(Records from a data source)
[src/rtl/inst_fetch_assembler_if.sv]
// inst_fetch_assembler_if: memory port, redirect and decoder handshake of the fetch stage.
interface inst_fetch_assembler_if;
  logic [31:0] mem_addr;
  logic [7:0]  mem_data;
  logic        redirect_valid;
  logic [31:0] redirect_pc;
  logic        instr_valid;
  logic        instr_ready;
  logic [31:0] instr;
  logic [31:0] instr_pc;
  modport master (
    output mem_addr, instr_valid, instr, instr_pc,
    input  mem_data, redirect_valid, redirect_pc, instr_ready
  );
  modport slave (
    input  mem_addr, instr_valid, instr, instr_pc,
    output mem_data, redirect_valid, redirect_pc, instr_ready
  );
endinterface

[src/rtl/inst_fetch_assembler.sv]
// inst_fetch_assembler: issues four byte reads, packs them little-endian into one
// instruction and hands it to the decoder; owns the PC (advance, wrap, redirect).
module inst_fetch_assembler #(
  parameter int MEM_BYTES = 32,
  parameter int RESET_PC  = 0
) (
  input  logic                   clock_i,
  input  logic                   reset_ni,
  inst_fetch_assembler_if.master bus
);
  localparam int AW = $clog2(MEM_BYTES);
  typedef enum logic {FETCH, HOLD} state_t;
  state_t        state_q;
  logic [AW-1:0] pc_q;
  logic [2:0]    issue_idx_q;
  logic          cap_en_q;
  logic [1:0]    cap_idx_q;
  logic [31:0]   instr_q;
  logic [AW-1:0] offset;
  logic          unused_redirect_hi;
  // issue_idx saturates the address at byte 3 once all four reads are out
  assign offset             = issue_idx_q[2] ? AW'(3) : AW'(issue_idx_q[1:0]);
  assign bus.mem_addr       = 32'(pc_q + offset);
  assign bus.instr_valid    = state_q == HOLD && !bus.redirect_valid;
  assign bus.instr          = instr_q;
  assign bus.instr_pc       = 32'(pc_q);
  assign unused_redirect_hi = ^bus.redirect_pc[31:AW];
  always_ff @(posedge clock_i or negedge reset_ni) begin
    if (!reset_ni) begin
      state_q     <= FETCH;
      pc_q        <= AW'(RESET_PC);
      issue_idx_q <= '0;
      cap_en_q    <= 1'b0;
      cap_idx_q   <= '0;
      instr_q     <= '0;
    end else if (bus.redirect_valid) begin
      state_q     <= FETCH;
      pc_q        <= {bus.redirect_pc[AW-1:2], 2'b00};
      issue_idx_q <= '0;
      cap_en_q    <= 1'b0;
      cap_idx_q   <= '0;
    end else if (bus.instr_valid && bus.instr_ready) begin
      state_q     <= FETCH;
      pc_q        <= pc_q + AW'(4);
      issue_idx_q <= '0;
      cap_en_q    <= 1'b0;
      cap_idx_q   <= '0;
    end else if (state_q == FETCH) begin
      cap_en_q <= issue_idx_q != 3'd4;
      if (issue_idx_q != 3'd4) issue_idx_q <= issue_idx_q + 3'd1;
      if (cap_en_q) begin
        instr_q[8*cap_idx_q +: 8] <= bus.mem_data;
        cap_idx_q                 <= cap_idx_q + 2'd1;
        if (cap_idx_q == 2'd3) state_q <= HOLD;
      end
    end
  end
endmodule
<file path="config.mk">
export PLATFORM = sky130hd
export DESIGN_NAME = mem_port_arbiter_flat
export DESIGN_NICKNAME = d
export VERILOG_FILES = /design/src/rtl/mem_port_arbiter_if.sv /design/src/rtl/mem_port_arbiter.sv /design/src/flat_wrapper.sv
export SDC_FILE = /design/constraint.sdc
export NUM_CORES = 1
export LEC_CHECK = 0
export BUFFER_PORTS_ARGS = -buffer_cell sky130_fd_sc_hd__clkbuf_2
export CAP_MARGIN = 20
export CORE_AREA = 2 2 112 114
export CTS_CLUSTER_DIAMETER = 150
export CTS_CLUSTER_SIZE = 8
export DETAILED_ROUTE_END_ITERATION = 6
export DIE_AREA = 0 0 114 116
export GPL_ROUTABILITY_DRIVEN = 0
export PLACE_DENSITY = 0.82
export SLEW_MARGIN = 0
export SYNTH_ARGS = -nofsm -noshare
export SYNTH_HDL_FRONTEND = slang
export SYNTH_SLANG_ARGS = --single-unit
</file>
<file path="constraint.sdc">
create_clock -name clk -period 3.28 [get_ports clk]
set_input_delay 0.492 -clock clk [delete_from_list [all_inputs] [get_ports clk]]
set_output_delay 0.492 -clock clk [all_outputs]
set_load 0.02 [all_outputs]
</file>
<file path="src/rtl/mem_port_arbiter_if.sv">
// Bundled requester, status and memory-side signals of mem_port_arbiter.
// slave is the arbiter's view; master is the requester/memory side.
interface mem_port_arbiter_if #(
    parameter int AW = 32,
    parameter int DW = 32
);
    logic              r0_req;
    logic              r0_we;
    logic [AW-1:0]     r0_addr;
    logic [DW-1:0]     r0_wdata;
    logic [DW/8-1:0]   r0_wstrb;
    logic              r0_done;

    logic              r1_req;
    logic              r1_we;
    logic [AW-1:0]     r1_addr;
    logic [DW-1:0]     r1_wdata;
    logic [DW/8-1:0]   r1_wstrb;
    logic              r1_done;

    logic [DW-1:0]     rdata;
    logic              busy;
    logic              owner;

    logic              mem_en;
    logic              mem_we;
    logic [AW-1:0]     mem_addr;
    logic [DW-1:0]     mem_wdata;
    logic [DW/8-1:0]   mem_wstrb;
    logic [DW-1:0]     mem_rdata;

    // Observation only: FSM state (0 IDLE, 1 ACCESS, 2 RESP) and starvation count.
    logic [1:0]        dbg_state;
    logic [3:0]        dbg_starve;

    // Handshake: req is held until the matching one-cycle done pulse; the
    // requester drops or replaces it on the edge after done.
    modport slave (
        input  r0_req, r0_we, r0_addr, r0_wdata, r0_wstrb,
        input  r1_req, r1_we, r1_addr, r1_wdata, r1_wstrb,
        input  mem_rdata,
        output r0_done, r1_done, rdata, busy, owner,
        output mem_en, mem_we, mem_addr, mem_wdata, mem_wstrb,
        output dbg_state, dbg_starve
    );

    modport master (
        output r0_req, r0_we, r0_addr, r0_wdata, r0_wstrb,
        output r1_req, r1_we, r1_addr, r1_wdata, r1_wstrb,
        output mem_rdata,
        input  r0_done, r1_done, rdata, busy, owner,
        input  mem_en, mem_we, mem_addr, mem_wdata, mem_wstrb,
        input  dbg_state, dbg_starve
    );
endinterface

</file>
<file path="src/rtl/mem_port_arbiter.sv">
// Two-requester arbiter for the unified memory port: fixed priority to r0 with
// an r1 anti-starvation counter, or round-robin ties when MEM_ARB_RR_EN is defined.
module mem_port_arbiter #(
    parameter int AW         = 32,
    parameter int DW         = 32,
    parameter int MEM_LAT    = 1,
    parameter int STARVE_MAX = 4
) (
    input  logic               clk,
    input  logic               resetn,
    mem_port_arbiter_if.slave  bus
);
    localparam int SW = DW / 8;
    localparam logic [3:0] LAT_LOAD = 4'(MEM_LAT - 1);

    typedef enum logic [1:0] {
        IDLE   = 2'd0,
        ACCESS = 2'd1,
        RESP   = 2'd2
    } state_t;

    state_t          state_q;
    logic [3:0]      lat_cnt_q;
    logic            mem_en_q;
    logic            mem_we_q;
    logic [AW-1:0]   mem_addr_q;
    logic [DW-1:0]   mem_wdata_q;
    logic [SW-1:0]   mem_wstrb_q;
    logic            r0_done_q;
    logic            r1_done_q;
    logic [DW-1:0]   rdata_q;
    logic            busy_q;
    logic            owner_q;
    logic            win_r1;
    logic            any_req;

`ifdef MEM_ARB_RR_EN
    logic            last_owner_q;
`else
    localparam logic [3:0] STARVE_LIM = 4'(STARVE_MAX);
    logic [3:0]      starve_cnt_q;
    logic [3:0]      starve_cnt_d;
`endif

    assign any_req = bus.r0_req | bus.r1_req;

    always_comb begin
        win_r1 = 1'b0;
        if (bus.r1_req && !bus.r0_req) begin
            win_r1 = 1'b1;
        end else if (bus.r1_req && bus.r0_req) begin
`ifdef MEM_ARB_RR_EN
            win_r1 = ~last_owner_q;
`else
            win_r1 = (starve_cnt_q == STARVE_LIM);
`endif
        end
    end

`ifndef MEM_ARB_RR_EN
    // Counts r0 wins over a waiting r1; only an r1 grant clears it.
    always_comb begin
        starve_cnt_d = starve_cnt_q;
        if (state_q == IDLE && any_req) begin
            if (win_r1) begin
                starve_cnt_d = 4'd0;
            end else if (bus.r1_req && starve_cnt_q != STARVE_LIM) begin
                starve_cnt_d = starve_cnt_q + 4'd1;
            end
        end
    end
`endif

    always_ff @(posedge clk) begin
        if (!resetn) begin
            state_q     <= IDLE;
            lat_cnt_q   <= 4'd0;
            mem_en_q    <= 1'b0;
            mem_we_q    <= 1'b0;
            mem_addr_q  <= '0;
            mem_wdata_q <= '0;
            mem_wstrb_q <= '0;
            r0_done_q   <= 1'b0;
            r1_done_q   <= 1'b0;
            rdata_q     <= '0;
            busy_q      <= 1'b0;
            owner_q     <= 1'b0;
`ifdef MEM_ARB_RR_EN
            last_owner_q <= 1'b1;
`else
            starve_cnt_q <= 4'd0;
`endif
        end else begin
            r0_done_q <= 1'b0;
            r1_done_q <= 1'b0;
`ifndef MEM_ARB_RR_EN
            starve_cnt_q <= starve_cnt_d;
`endif
            case (state_q)
                IDLE: begin
                    if (any_req) begin
                        // The memory-side registers double as the latched request.
                        owner_q     <= win_r1;
                        mem_en_q    <= 1'b1;
                        mem_we_q    <= win_r1 ? bus.r1_we    : bus.r0_we;
                        mem_addr_q  <= win_r1 ? bus.r1_addr  : bus.r0_addr;
                        mem_wdata_q <= win_r1 ? bus.r1_wdata : bus.r0_wdata;
                        mem_wstrb_q <= win_r1 ? bus.r1_wstrb : bus.r0_wstrb;
                        lat_cnt_q   <= LAT_LOAD;
                        busy_q      <= 1'b1;
                        state_q     <= ACCESS;
`ifdef MEM_ARB_RR_EN
                        last_owner_q <= win_r1;
`endif
                    end
                end
                ACCESS: begin
                    if (lat_cnt_q == 4'd0) begin
                        rdata_q   <= bus.mem_rdata;
                        mem_en_q  <= 1'b0;
                        mem_we_q  <= 1'b0;
                        r0_done_q <= ~owner_q;
                        r1_done_q <= owner_q;
                        state_q   <= RESP;
                    end else begin
                        lat_cnt_q <= lat_cnt_q - 4'd1;
                    end
                end
                RESP: begin
                    busy_q  <= 1'b0;
                    state_q <= IDLE;
                end
                default: begin
                    mem_en_q <= 1'b0;
                    mem_we_q <= 1'b0;
                    busy_q   <= 1'b0;
                    state_q  <= IDLE;
                end
            endcase
        end
    end

    assign bus.mem_en     = mem_en_q;
    assign bus.mem_we     = mem_we_q;
    assign bus.mem_addr   = mem_addr_q;
    assign bus.mem_wdata  = mem_wdata_q;
    assign bus.mem_wstrb  = mem_wstrb_q;
    assign bus.r0_done    = r0_done_q;
    assign bus.r1_done    = r1_done_q;
    assign bus.rdata      = rdata_q;
    assign bus.busy       = busy_q;
    assign bus.owner      = owner_q;
    assign bus.dbg_state  = state_q;
`ifdef MEM_ARB_RR_EN
    assign bus.dbg_starve = 4'd0;
`else
    assign bus.dbg_starve = starve_cnt_q;
`endif
endmodule

</file>
<file path="src/flat_wrapper.sv">
// flat-port wrapper written by rule: the top's interface ports become plain ports
module mem_port_arbiter_flat 
#(
    parameter int AW         = 32,
    parameter int DW         = 32,
    parameter int MEM_LAT    = 1,
    parameter int STARVE_MAX = 4
)
  (clk, resetn, bus_r0_req, bus_r0_we, bus_r0_addr, bus_r0_wdata, bus_r0_wstrb, bus_r1_req, bus_r1_we, bus_r1_addr, bus_r1_wdata, bus_r1_wstrb, bus_mem_rdata, bus_r0_done, bus_r1_done, bus_rdata, bus_busy, bus_owner, bus_mem_en, bus_mem_we, bus_mem_addr, bus_mem_wdata, bus_mem_wstrb, bus_dbg_state, bus_dbg_starve);
  mem_port_arbiter_if #(.AW(AW), .DW(DW)) bus_i ();
  input  logic clk;
  input  logic resetn;
  input wire logic [$bits(bus_i.r0_req)-1:0] bus_r0_req;
  input wire logic [$bits(bus_i.r0_we)-1:0] bus_r0_we;
  input wire logic [$bits(bus_i.r0_addr)-1:0] bus_r0_addr;
  input wire logic [$bits(bus_i.r0_wdata)-1:0] bus_r0_wdata;
  input wire logic [$bits(bus_i.r0_wstrb)-1:0] bus_r0_wstrb;
  input wire logic [$bits(bus_i.r1_req)-1:0] bus_r1_req;
  input wire logic [$bits(bus_i.r1_we)-1:0] bus_r1_we;
  input wire logic [$bits(bus_i.r1_addr)-1:0] bus_r1_addr;
  input wire logic [$bits(bus_i.r1_wdata)-1:0] bus_r1_wdata;
  input wire logic [$bits(bus_i.r1_wstrb)-1:0] bus_r1_wstrb;
  input wire logic [$bits(bus_i.mem_rdata)-1:0] bus_mem_rdata;
  output wire logic [$bits(bus_i.r0_done)-1:0] bus_r0_done;
  output wire logic [$bits(bus_i.r1_done)-1:0] bus_r1_done;
  output wire logic [$bits(bus_i.rdata)-1:0] bus_rdata;
  output wire logic [$bits(bus_i.busy)-1:0] bus_busy;
  output wire logic [$bits(bus_i.owner)-1:0] bus_owner;
  output wire logic [$bits(bus_i.mem_en)-1:0] bus_mem_en;
  output wire logic [$bits(bus_i.mem_we)-1:0] bus_mem_we;
  output wire logic [$bits(bus_i.mem_addr)-1:0] bus_mem_addr;
  output wire logic [$bits(bus_i.mem_wdata)-1:0] bus_mem_wdata;
  output wire logic [$bits(bus_i.mem_wstrb)-1:0] bus_mem_wstrb;
  output wire logic [$bits(bus_i.dbg_state)-1:0] bus_dbg_state;
  output wire logic [$bits(bus_i.dbg_starve)-1:0] bus_dbg_starve;
  assign bus_i.r0_req = bus_r0_req;
  assign bus_i.r0_we = bus_r0_we;
  assign bus_i.r0_addr = bus_r0_addr;
  assign bus_i.r0_wdata = bus_r0_wdata;
  assign bus_i.r0_wstrb = bus_r0_wstrb;
  assign bus_i.r1_req = bus_r1_req;
  assign bus_i.r1_we = bus_r1_we;
  assign bus_i.r1_addr = bus_r1_addr;
  assign bus_i.r1_wdata = bus_r1_wdata;
  assign bus_i.r1_wstrb = bus_r1_wstrb;
  assign bus_i.mem_rdata = bus_mem_rdata;
  assign bus_r0_done = bus_i.r0_done;
  assign bus_r1_done = bus_i.r1_done;
  assign bus_rdata = bus_i.rdata;
  assign bus_busy = bus_i.busy;
  assign bus_owner = bus_i.owner;
  assign bus_mem_en = bus_i.mem_en;
  assign bus_mem_we = bus_i.mem_we;
  assign bus_mem_addr = bus_i.mem_addr;
  assign bus_mem_wdata = bus_i.mem_wdata;
  assign bus_mem_wstrb = bus_i.mem_wstrb;
  assign bus_dbg_state = bus_i.dbg_state;
  assign bus_dbg_starve = bus_i.dbg_starve;
  mem_port_arbiter #(.AW(AW), .DW(DW), .MEM_LAT(MEM_LAT), .STARVE_MAX(STARVE_MAX)) u_core (.clk(clk), .resetn(resetn), .bus(bus_i));
endmodule
</file>
## config.mk

```make
export PLATFORM = sky130hd
export DESIGN_NAME = kronos_tohost_monitor
export DESIGN_NICKNAME = d
export VERILOG_FILES = /design/src/rtl/kronos_tohost_monitor.sv
export SDC_FILE = /design/constraint.sdc
export NUM_CORES = 1
export LEC_CHECK = 0
export ABC_AREA = 0
export BUFFER_PORTS_ARGS = -buffer_cell sky130_fd_sc_hd__buf_2
export CORE_ASPECT_RATIO = 0.8
export CORE_MARGIN = 2
export CORE_UTILIZATION = 30
export DETAILED_ROUTE_END_ITERATION = 12
export PLACE_DENSITY_LB_ADDON = 0.2
export SLEW_MARGIN = 20
export SYNTH_ARGS = -nofsm -noshare
export SYNTH_HDL_FRONTEND = slang
export SYNTH_SLANG_ARGS = --single-unit
```

## constraint.sdc

```tcl
create_clock -name clk -period 3 [get_ports clk]
set_input_delay 0.3 -clock clk [delete_from_list [all_inputs] [get_ports clk]]
set_output_delay 0.3 -clock clk [all_outputs]
set_load 0.1 [all_outputs]
```
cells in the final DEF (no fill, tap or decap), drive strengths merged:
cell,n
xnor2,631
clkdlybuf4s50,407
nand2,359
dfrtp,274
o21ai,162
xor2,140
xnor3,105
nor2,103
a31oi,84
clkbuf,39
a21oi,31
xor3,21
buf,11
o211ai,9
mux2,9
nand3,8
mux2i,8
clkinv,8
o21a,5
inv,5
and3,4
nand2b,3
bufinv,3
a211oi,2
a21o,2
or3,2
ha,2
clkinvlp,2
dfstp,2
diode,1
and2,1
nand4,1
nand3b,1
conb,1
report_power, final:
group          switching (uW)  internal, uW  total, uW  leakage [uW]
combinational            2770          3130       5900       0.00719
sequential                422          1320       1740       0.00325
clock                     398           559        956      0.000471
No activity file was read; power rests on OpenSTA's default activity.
## src/rtl/wb_fhe_host_master.sv

```systemverilog
// Wishbone classic initiator for the FHE accelerator slave port.
// Commands are queued in a small FIFO and each one returns exactly one response.
module wb_fhe_host_master #(
  parameter int          ADDR_WIDTH  = 9,
  parameter logic [31:0] OPCODE_ADDR = 32'h3000_0000,
  parameter int          FIFO_DEPTH  = 4,
  parameter int          TIMEOUT     = 64,
  parameter int          EXEC_WAIT   = 12
) (
  input  logic                  wb_clk_i,
  input  logic                  wb_rst_ni,
  input  logic                  cmd_valid_i,
  output logic                  cmd_ready_o,
  input  logic [1:0]            cmd_kind_i,
  input  logic [31:0]           cmd_addr_i,
  input  logic [31:0]           cmd_wdata_i,
  input  logic [1:0]            cmd_fhe_op_i,
  input  logic [ADDR_WIDTH-1:0] cmd_src_a_i,
  input  logic [ADDR_WIDTH-1:0] cmd_src_b_i,
  input  logic [ADDR_WIDTH-1:0] cmd_dst_i,
  output logic                  rsp_valid_o,
  input  logic                  rsp_ready_i,
  output logic [31:0]           rsp_rdata_o,
  output logic                  rsp_err_o,
  output logic                  wbm_cyc_o,
  output logic                  wbm_stb_o,
  output logic                  wbm_we_o,
  output logic [3:0]            wbm_sel_o,
  output logic [31:0]           wbm_adr_o,
  output logic [31:0]           wbm_dat_o,
  input  logic [31:0]           wbm_dat_i,
  input  logic                  wbm_ack_i,
  output logic                  busy_o
);
  // state | meaning
  // IDLE  | waiting for a queued command; pops and launches the bus cycle
  // BUS   | cyc/stb asserted, waiting for ack or timeout
  // WAIT  | EXEC accepted, letting the accelerator compute
  // RESP  | response presented until rsp_ready_i
  typedef enum logic [1:0] {ST_IDLE, ST_BUS, ST_WAIT, ST_RESP} state_t;

  localparam int PW   = $clog2(FIFO_DEPTH);
  localparam int CMAX = (TIMEOUT > EXEC_WAIT) ? TIMEOUT : EXEC_WAIT;
  localparam int TW   = $clog2(CMAX + 1);

  typedef struct packed {
    logic        we;
    logic        rd;
    logic        ex;
    logic [31:0] adr;
    logic [31:0] dat;
  } entry_t;

  entry_t          mem_q [FIFO_DEPTH];
  entry_t          push_ent, head_ent;
  logic [31:0]     exec_word;
  logic [PW-1:0]   wr_ptr_q, wr_ptr_d, rd_ptr_q, rd_ptr_d;
  logic [PW:0]     count_q, count_d;
  logic            ready_q, ready_d;
  logic            push, pop;

  state_t          state_q, state_d;
  logic            cyc_q, cyc_d, stb_q, stb_d, we_q, we_d;
  logic [3:0]      sel_q, sel_d;
  logic [31:0]     adr_q, adr_d, dat_q, dat_d;
  logic            rd_q, rd_d, ex_q, ex_d;
  logic [TW-1:0]   tmr_q, tmr_d;
  logic            rsp_valid_q, rsp_valid_d, rsp_err_q, rsp_err_d;
  logic [31:0]     rsp_rdata_q, rsp_rdata_d;

  // Bus address/data are resolved at push time so the FSM only replays them.
  always_comb begin
    exec_word = '0;
    exec_word[1:0] = cmd_fhe_op_i;
    exec_word[ADDR_WIDTH+1:2] = cmd_src_a_i;
    exec_word[2*ADDR_WIDTH+1:ADDR_WIDTH+2] = cmd_src_b_i;
    exec_word[3*ADDR_WIDTH+1:2*ADDR_WIDTH+2] = cmd_dst_i;
    exec_word[31] = 1'b1;
    push_ent = '0;
    push_ent.adr = cmd_addr_i;
    push_ent.dat = cmd_wdata_i;
    case (cmd_kind_i)
      2'b00: push_ent.we = 1'b1;
      2'b10: begin
        push_ent.we  = 1'b1;
        push_ent.ex  = 1'b1;
        push_ent.adr = OPCODE_ADDR;
        push_ent.dat = exec_word;
      end
      default: push_ent.rd = 1'b1;
    endcase
  end

  assign head_ent = mem_q[rd_ptr_q];
  assign push     = cmd_valid_i & ready_q;
  assign pop      = (state_q == ST_IDLE) && (count_q != '0);

  always_comb begin
    wr_ptr_d = wr_ptr_q + PW'(push);
    rd_ptr_d = rd_ptr_q + PW'(pop);
    count_d  = count_q + (PW+1)'(push) - (PW+1)'(pop);
    ready_d  = (count_d != (PW+1)'(FIFO_DEPTH));
  end

  always_ff @(posedge wb_clk_i) begin
    if (push) mem_q[wr_ptr_q] <= push_ent;
  end

  always_comb begin
    state_d     = state_q;
    cyc_d       = cyc_q;
    stb_d       = stb_q;
    we_d        = we_q;
    sel_d       = sel_q;
    adr_d       = adr_q;
    dat_d       = dat_q;
    rd_d        = rd_q;
    ex_d        = ex_q;
    tmr_d       = tmr_q;
    rsp_valid_d = rsp_valid_q;
    rsp_err_d   = rsp_err_q;
    rsp_rdata_d = rsp_rdata_q;
    case (state_q)
      ST_IDLE: begin
        if (pop) begin
          state_d = ST_BUS;
          cyc_d   = 1'b1;
          stb_d   = 1'b1;
          we_d    = head_ent.we;
          sel_d   = 4'hF;
          adr_d   = head_ent.adr;
          dat_d   = head_ent.dat;
          rd_d    = head_ent.rd;
          ex_d    = head_ent.ex;
          tmr_d   = TW'(TIMEOUT - 1);
        end
      end
      ST_BUS: begin
        if (wbm_ack_i || tmr_q == '0) begin
          cyc_d = 1'b0;
          stb_d = 1'b0;
          we_d  = 1'b0;
          sel_d = 4'h0;
          adr_d = '0;
          dat_d = '0;
          // An ack on the terminal-count cycle still wins over the timeout.
          if (wbm_ack_i) begin
            rsp_rdata_d = rd_q ? wbm_dat_i : 32'h0;
            rsp_err_d   = 1'b0;
            if (ex_q && EXEC_WAIT > 0) begin
              state_d = ST_WAIT;
              tmr_d   = TW'(EXEC_WAIT - 1);
            end else begin
              state_d     = ST_RESP;
              rsp_valid_d = 1'b1;
            end
          end else begin
            rsp_rdata_d = 32'h0;
            rsp_err_d   = 1'b1;
            rsp_valid_d = 1'b1;
            state_d     = ST_RESP;
          end
        end else begin
          tmr_d = tmr_q - 1'b1;
        end
      end
      ST_WAIT: begin
        if (tmr_q == '0) begin
          state_d     = ST_RESP;
          rsp_valid_d = 1'b1;
        end else begin
          tmr_d = tmr_q - 1'b1;
        end
      end
      ST_RESP: begin
        if (rsp_ready_i) begin
          state_d     = ST_IDLE;
          rsp_valid_d = 1'b0;
          rsp_err_d   = 1'b0;
          rsp_rdata_d = 32'h0;
        end
      end
      default: state_d = ST_IDLE;
    endcase
  end

  always_ff @(posedge wb_clk_i or negedge wb_rst_ni) begin
    if (!wb_rst_ni) begin
      wr_ptr_q    <= '0;
      rd_ptr_q    <= '0;
      count_q     <= '0;
      ready_q     <= 1'b0;
      state_q     <= ST_IDLE;
      cyc_q       <= 1'b0;
      stb_q       <= 1'b0;
      we_q        <= 1'b0;
      sel_q       <= 4'h0;
      adr_q       <= '0;
      dat_q       <= '0;
      rd_q        <= 1'b0;
      ex_q        <= 1'b0;
      tmr_q       <= '0;
      rsp_valid_q <= 1'b0;
      rsp_err_q   <= 1'b0;
      rsp_rdata_q <= '0;
    end else begin
      wr_ptr_q    <= wr_ptr_d;
      rd_ptr_q    <= rd_ptr_d;
      count_q     <= count_d;
      ready_q     <= ready_d;
      state_q     <= state_d;
      cyc_q       <= cyc_d;
      stb_q       <= stb_d;
      we_q        <= we_d;
      sel_q       <= sel_d;
      adr_q       <= adr_d;
      dat_q       <= dat_d;
      rd_q        <= rd_d;
      ex_q        <= ex_d;
      tmr_q       <= tmr_d;
      rsp_valid_q <= rsp_valid_d;
      rsp_err_q   <= rsp_err_d;
      rsp_rdata_q <= rsp_rdata_d;
    end
  end

  assign cmd_ready_o = ready_q;
  assign rsp_valid_o = rsp_valid_q;
  assign rsp_rdata_o = rsp_rdata_q;
  assign rsp_err_o   = rsp_err_q;
  assign wbm_cyc_o   = cyc_q;
  assign wbm_stb_o   = stb_q;
  assign wbm_we_o    = we_q;
  assign wbm_sel_o   = sel_q;
  assign wbm_adr_o   = adr_q;
  assign wbm_dat_o   = dat_q;
  assign busy_o      = (state_q != ST_IDLE) || (count_q != '0);

endmodule

```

### [Directions for this task]
Answer with a number only: how many lines above have the word "cycle"?

### [Solved problem]
3